ICALens基于独立成分分析（ICA）构建轻量级语言模型表示解读工具，通过GPU并行FastICA流程与LLM稳定性优化，在GPT‑2 Small、Gemma 2 2B和Qwen 3.5 2B Base上高效恢复紧凑、可解释的方向，无需逐层梯度训练字典。在SAEBench上，ICA在稀疏探测任务中与公开SAE性能相当，并在中小预算目标探针扰动中优于SAE。结果表明ICA应被视为解读语言模型表示的高效互补首选透镜。

## 正文

Finding interpretable directions in language-model representations is critical for understanding and controlling model behavior. Sparse autoencoders (SAEs) have become the standard tool for this purpose, but using them as the default first lens often requires training, storing, and evaluating large overcomplete dictionaries.
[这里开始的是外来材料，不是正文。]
Context: an optimization exercise on an open-source flow, tuned for small area. The choices shown serve that exercise and are no tape-out recipe.
Only simulation tests tie the RTL to the original design; equivalence was not proved.
No activity file was given, so power comes from the tool's default toggle rates. No driver is modelled on the clock port, so clocking that relies on it looks cheaper here than on a real chip.

Design stream_buffer, start of the top module:
module stream_buffer (
	input  wire logic                            ti_clk,
	input  wire logic                            rst_n,
	input  wire logic                            write,
	input  wire stream_buffer_pkg::sample_t      data_in,
	input  wire logic                            read,
	output logic [stream_buffer_pkg::WORD_W-1:0] data_out,
	output stream_buffer_pkg::fill_t             fill_count
);
	stream_buffer_pkg::word_t                                   pk_data;
	logic                                                       pk_valid;
	logic                                                       pair_done;
	logic                                                       pending;
	logic                                                       shift_lo;
	logic                                                       shift_hi;
	logic [stream_buffer_pkg::TOTAL_W-1:0]                      total;
	stream_buffer_pkg::word_t [stream_buffer_pkg::CHAIN_DEPTH-1:0] chain;
	word_packer u_packer (
		.ti_clk(ti_clk), .rst_n(rst_n), .write(write), .data_in(data_in),
		.pk_data(pk_data), .pair_done(pair_done), .pk_valid(pk_valid), .pending(pending)
	);
	bulk_store u_store (
		.ti_clk(ti_clk), .pk_data(pk_data), .shift_lo(shift_lo),
		.shift_hi(shift_hi), .chain(chain)
	);
	out_queue u_queue (
		.ti_clk(ti_clk), .rst_n(rst_n), .push(pk_valid), .pair_done(pair_done), .read(read),
		.chain(chain), .shift_lo(shift_lo), .shift_hi(shift_hi),
		.total(total), .data_out(data_out)
	);
	fill_monitor u_fill (
		.ti_clk(ti_clk), .rst_n(rst_n), .pending(pending), .total(total),
		.fill_count(fill_count)
	);
endmodule
clock: 4.0 ns
lec_check: 0
cap_margin: 20
core_margin: 2
core_utilization: 40
slew_margin: 20
run.sh (not shown) runs the stock make flow with config.mk's settings and CLKGATE_MAP_FILE= SYNTH_SCRIPT=/design/flow/synth_recipe.tcl, a recipe that flattens the netlist after the stock synthesis.
The baseline finished with timing, DRC and antenna clean.
Edit:
==> flow/flow/run.sh (new file) <==
#!/bin/bash
# The standard layout (standard.sh: the ORFS flow, standard synthesis) with
# three settings changed:
#  - ports are buffered with sky130_fd_sc_hd__buf_1 instead of the default cell
#  - clock tree sinks are clustered into groups of up to 30 within 100 um
#  - clock tree synthesis inserts no dummy loads
# Full make output goes to flow_make.log; ORFS's per-step logs are under orfs/logs.
set -euo pipefail
cd "$(dirname "${BASH_SOURCE[0]}")/.."
bash standard.sh \
  "BUFFER_PORTS_ARGS=-buffer_cell sky130_fd_sc_hd__buf_1" \
  "CTS_ARGS=-sink_clustering_enable -repair_clock_nets -sink_clustering_size 30 -sink_clustering_max_diameter 100 -dont_use_dummy_load" \
  finish > flow_make.log 2>&1
==> flow/standard.sh (new file) <==
#!/bin/bash
# synth_recipe.tcl (not shown) runs the flow's synth.tcl, then flattens the netlist and writes it again
# the make line also repeats each setting of config.mk as NAME=value (left out here)
make -C /OpenROAD-flow-scripts/flow DESIGN_CONFIG=/design/flow/config.mk WORK_HOME=/design/flow/orfs CLKGATE_MAP_FILE= SYNTH_SCRIPT=/design/flow/synth_recipe.tcl "${@:-finish}"
removed: flow/run.sh
=>
- The changed run finished clean
- first-iteration DRC count increases by 16%
- sequential share of layout area increases by 5.7 points
- total power decreases by 18%
- die area is unchanged
Source: an optimization exercise on an open RTL-to-GDS flow (aim: small area). Production flows keep margins and buffers that such runs may drop. At most, simulation tests tie the RTL to the original design; equivalence was not proved. Power and IR drop assume default switching activity.

Design bubble_pool, start of the top module:
module bubble_pool
#(
   parameter int NUM_SLOTS = 8,
   parameter int MAX_SIZE  = 3,
   parameter int BASE_DIAM = 8,
   parameter int SCREEN_W  = 640,
   parameter int FLOOR_Y   = 440,
   parameter int X_SPEED   = 2,
   parameter int GRAVITY   = 1
)(
   input  logic                          clk,
   input  logic                          reset,
   input  logic                          startOfFrame,
   input  logic                          spawn_valid,
   output logic                          spawn_ready,
   input  logic [2:0]                    spawn_size,
   input  logic [10:0]                   spawn_x,
   input  logic [10:0]                   spawn_y,
   input  logic                          spawn_dir,
   input  logic                          hit_valid,
   input  logic [$clog2(NUM_SLOTS)-1:0]  hit_slot,
   input  logic [10:0]                   pixelX,
   input  logic [10:0]                   pixelY,
   output logic                          drawingRequest,
   output logic [$clog2(NUM_SLOTS)-1:0]  drawSlot,
   output logic [2:0]                    drawSize,
   output logic [10:0]                   offsetX,
   output logic [10:0]                   offsetY,
   output logic [$clog2(NUM_SLOTS):0]    activeCount,
   output logic                          split,
   output logic                          allCleared
);
   localparam int N  = 8;
   localparam int SW = 3;
   localparam logic [1:0] S_IDLE   = 2'd0;
   localparam logic [1:0] S_UPDATE = 2'd1;
   localparam logic [1:0] S_SPLIT  = 2'd2;
   localparam logic [1:0] S_DONE   = 2'd3;
   logic [N-1:0]    s_act, s_pend, s_dir, s_fresh;
   logic [N*2-1:0]  s_size;
   logic [N*11-1:0] s_xn, s_yn;    
   logic [N*6-1:0]  s_vy;
   logic [1:0]  state;
   logic [N-1:0] isel;    
   logic in_idle, in_upd, in_spl, in_done;
   assign in_idle = (state == S_IDLE);
   assign in_upd  = (state == S_UPDATE);
   assign in_spl  = (state == S_SPLIT);
  ...
Settings: LEC_CHECK=0, CAP_MARGIN=20, CORE_MARGIN=2, CORE_UTILIZATION=40, SLEW_MARGIN=20, CTS_ARGS=-sink_clustering_enable -repair_clock_nets -dont_use_dummy_load -buf_list sky130_fd_sc_hd__clkbuf_16 -sink_clustering_size 30 -sink_clustering_max_diameter 60, BUFFER_PORTS_ARGS=-buffer_cell sky130_fd_sc_hd__buf_1; clock period 10.0 ns.
standard.sh (not shown) runs the stock make flow with config.mk's settings and CLKGATE_MAP_FILE= SYNTH_SCRIPT=/design/flow/synth_recipe.tcl, a recipe that flattens the netlist after the stock synthesis.
==> flow/flow/run.sh <==
#!/bin/bash
# Layout flow: the standard ORFS flow (standard.sh) with these changes to how the layout
# is built:
#  - synthesis is the standard one (synth_recipe.tcl), but ABC maps the logic with the
#    area-oriented script flow/abc_area.script (read through a scripts folder that is ORFS's
#    own, file for file, except for that script);
#  - clock tree synthesis without dummy load cells;
#  - the smallest buffer for the port buffers.
# Each tool's output goes to a log in this folder (synth.log, standard.log); ORFS also keeps
# its per-step logs under orfs/logs/.
set -euo pipefail
work=$(pwd)
mkdir -p scripts_abc
for f in "$FLOW_HOME"/scripts/*; do
  ln -s "$f" scripts_abc/
done
rm scripts_abc/abc_speed.script
cp flow/abc_area.script scripts_abc/abc_speed.script
cat >> config.mk <<'EOC'
export CTS_ARGS = -sink_clustering_enable -repair_clock_nets -dont_use_dummy_load -buf_list sky130_fd_sc_hd__clkbuf_16 -sink_clustering_size 30 -sink_clustering_max_diameter 60
export BUFFER_PORTS_ARGS = -buffer_cell sky130_fd_sc_hd__buf_1
EOC
bash standard.sh SCRIPTS_DIR="$work/scripts_abc" synth > synth.log 2>&1
bash standard.sh > standard.log 2>&1
==> flow/flow/abc_area.script <==
strash
dch
amap
strash
dch
amap
topo
stime -c
The first run completed with no timing, DRC or antenna violations.
Change:
--- a/flow/flow/run.sh
+++ b/flow/flow/run.sh
@@ -19,3 +19,4 @@
 cat >> config.mk <<'EOC'
-export CTS_ARGS = -sink_clustering_enable -repair_clock_nets -dont_use_dummy_load -buf_list sky130_fd_sc_hd__clkbuf_16 -sink_clustering_size 30 -sink_clustering_max_diameter 60
+export CTS_ARGS = -sink_clustering_enable -repair_clock_nets -dont_use_dummy_load -root_buf sky130_fd_sc_hd__clkbuf_8 -buf_list sky130_fd_sc_hd__clkbuf_8 -sink_clustering_buffer sky130_fd_sc_hd__clkbuf_4 -sink_clustering_size 10 -sink_clustering_max_diameter 40
+export SKIP_REPAIR_TIE_FANOUT = 1
 export BUFFER_PORTS_ARGS = -buffer_cell sky130_fd_sc_hd__buf_1
==> flow/flow/abc_area.script (replaced) <==
strash
dch
amap
strash
dch
amap
strash
dch
amap
topo
stime -c
CTS_ARGS = -sink_clustering_enable -repair_clock_nets -dont_use_dummy_load -root_buf sky130_fd_sc_hd__clkbuf_8 -buf_list sky130_fd_sc_hd__clkbuf_8 -sink_clustering_buffer sky130_fd_sc_hd__clkbuf_4 -sink_clustering_size 10 -sink_clustering_max_diameter 40   (was -sink_clustering_enable -repair_clock_nets -dont_use_dummy_load -buf_list sky130_fd_sc_hd__clkbuf_16 -sink_clustering_size 30 -sink_clustering_max_diameter 60)
SKIP_REPAIR_TIE_FANOUT = 1   (was default)
After rerunning:
- The new run ran to the end with no violations
- die area barely changes
- count of clock-buffer cells in the layout climbs by 22
- worst setup slack degrades by 530 ps
- design area drops by 1.6%
- routed wire length is about the same
Change:
--- a/flow/flow/run.sh
+++ b/flow/flow/run.sh
@@ -19,4 +19,3 @@
 cat >> config.mk <<'EOC'
-export CTS_ARGS = -sink_clustering_enable -repair_clock_nets -dont_use_dummy_load -root_buf sky130_fd_sc_hd__clkbuf_8 -buf_list sky130_fd_sc_hd__clkbuf_8 -sink_clustering_buffer sky130_fd_sc_hd__clkbuf_4 -sink_clustering_size 10 -sink_clustering_max_diameter 40
-export SKIP_REPAIR_TIE_FANOUT = 1
+export CTS_ARGS = -sink_clustering_enable -repair_clock_nets -dont_use_dummy_load -buf_list sky130_fd_sc_hd__clkbuf_8 -sink_clustering_size 20 -sink_clustering_max_diameter 50
 export BUFFER_PORTS_ARGS = -buffer_cell sky130_fd_sc_hd__buf_1
==> flow/flow/abc_area.script (replaced) <==
strash
dch
amap
strash
dch
amap
topo
stime -c
CORE_UTILIZATION = 65   (was 40)
CTS_ARGS = -sink_clustering_enable -repair_clock_nets -dont_use_dummy_load -buf_list sky130_fd_sc_hd__clkbuf_8 -sink_clustering_size 20 -sink_clustering_max_diameter 50   (was -sink_clustering_enable -repair_clock_nets -dont_use_dummy_load -root_buf sky130_fd_sc_hd__clkbuf_8 -buf_list sky130_fd_sc_hd__clkbuf_8 -sink_clustering_buffer sky130_fd_sc_hd__clkbuf_4 -sink_clustering_size 10 -sink_clustering_max_diameter 40)
SKIP_REPAIR_TIE_FANOUT = default   (was 1)
Outcome:
- The changed run finished clean
- via count came out higher slightly
- fmax came out higher by a few percent
- cell area came out lower slightly
- routed wire length came out lower by a few percent
- clock-buffer cell count came out lower by 17
- total power came out lower slightly
- utilization came out higher by 27 points
- synthesized area barely changes
Change:
--- a/flow/flow/run.sh
+++ b/flow/flow/run.sh
@@ -19,3 +19,4 @@
 cat >> config.mk <<'EOC'
-export CTS_ARGS = -sink_clustering_enable -repair_clock_nets -dont_use_dummy_load -buf_list sky130_fd_sc_hd__clkbuf_8 -sink_clustering_size 20 -sink_clustering_max_diameter 50
+export CTS_ARGS = -sink_clustering_enable -repair_clock_nets -dont_use_dummy_load -buf_list sky130_fd_sc_hd__clkbuf_8 -sink_clustering_size 16 -sink_clustering_max_diameter 60
+export SKIP_REPAIR_TIE_FANOUT = 1
 export BUFFER_PORTS_ARGS = -buffer_cell sky130_fd_sc_hd__buf_1
==> flow/flow/abc_area.script (replaced) <==
strash
dch
amap
strash
dch
amap
strash
dch
amap
topo
stime -c
CORE_UTILIZATION = 40   (was 65)
CTS_ARGS = -sink_clustering_enable -repair_clock_nets -dont_use_dummy_load -buf_list sky130_fd_sc_hd__clkbuf_8 -sink_clustering_size 16 -sink_clustering_max_diameter 60   (was -sink_clustering_enable -repair_clock_nets -dont_use_dummy_load -buf_list sky130_fd_sc_hd__clkbuf_8 -sink_clustering_size 20 -sink_clustering_max_diameter 50)
SKIP_REPAIR_TIE_FANOUT = 1   (was default)
The changed run completed with no timing, DRC or antenna violations.
Sequential cell count does not change.
Area after synthesis is about the same.
Wire length rose by 5.2%.
Cell count rose by 9.9%.
Total power barely changes.
Clock skew rose by 4.2 ps.
Global-route usage fell by 14 points.
Critical path depth rose by 3.


bubble_pool, a different RTL version from the one above (not shown whole).
For scale: ~1500 cells after synthesis, ~92 I/O pins, roughly 18000 sq um of cells after synthesis.
## bubble_pool
module bubble_pool
#(
   parameter int NUM_SLOTS = 8,
   parameter int MAX_SIZE  = 3,
   parameter int BASE_DIAM = 8,
   parameter int SCREEN_W  = 640,
   parameter int FLOOR_Y   = 440,
   parameter int X_SPEED   = 2,
   parameter int GRAVITY   = 1
)(
   input  logic                          clk,
   input  logic                          reset,
   input  logic                          startOfFrame,
   input  logic                          spawn_valid,
   output logic                          spawn_ready,
   input  logic [2:0]                    spawn_size,
   input  logic [10:0]                   spawn_x,
   input  logic [10:0]                   spawn_y,
   input  logic                          spawn_dir,
   input  logic                          hit_valid,
   input  logic [$clog2(NUM_SLOTS)-1:0]  hit_slot,
   input  logic [10:0]                   pixelX,
   input  logic [10:0]                   pixelY,
   output logic                          drawingRequest,
   output logic [$clog2(NUM_SLOTS)-1:0]  drawSlot,
   output logic [2:0]                    drawSize,
   output logic [10:0]                   offsetX,
   output logic [10:0]                   offsetY,
   output logic [$clog2(NUM_SLOTS):0]    activeCount,
   output logic                          split,
   output logic                          allCleared
);
   localparam int N  = 8;
   localparam int SW = 3;
  ...
Settings: LEC_CHECK=0, CAP_MARGIN=20, CORE_MARGIN=2, CORE_UTILIZATION=40, CTS_BUF_LIST=sky130_fd_sc_hd__clkbuf_4, SLEW_MARGIN=20; clock period 10.0 ns.
run.sh (not shown) runs the stock make flow with config.mk's settings and CLKGATE_MAP_FILE= SYNTH_SCRIPT=/design/flow/synth_recipe.tcl, a recipe that flattens the netlist after the stock synthesis.
Stock flow here: none of the scripts above is used.
The baseline completed without violations.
This bottleneck limits rapid exploration and raises a fundamental question: how much interpretable structure is already visible from activation geometry before training another neural dictionary? Our intuition is simple: many interpretable directions are selective on tokens, and these directions should look less Gaussian than random directions. We therefore revisit independent component analysis (ICA), a classical method for finding non-Gaussian directions, as a compact lens for language-model interpretability. We find that ICA has been underestimated for LLM interpretability, because prior uses often relied on off-the-shelf ICA implementations that are brittle on LLM activations and lacked systematic tools for inspecting and evaluating the recovered directions. To bridge these gaps, we introduce ICALens, the first practical workflow for stable, efficient, and auditable ICA analysis of LLM representations. It combines an optimized GPU-parallel FastICA pipeline with LLM-specific stability recipes and better fitting diagnostics, enabling efficient and reliable layer-wise analysis. Across GPT-2 Small, Gemma 2 2B, and Qwen 3.5 2B Base, ICALens efficiently recovers compact, human-interpretable directions without per-layer gradient-based dictionary training. On SAEBench, ICA is competitive with public SAEs in sparse probing and outperforms them in targeted probe perturbation under small-to-medium budgets. These results suggest that ICA should not be viewed as a weak baseline, but as an efficient and complementary first lens for exploring language-model representations.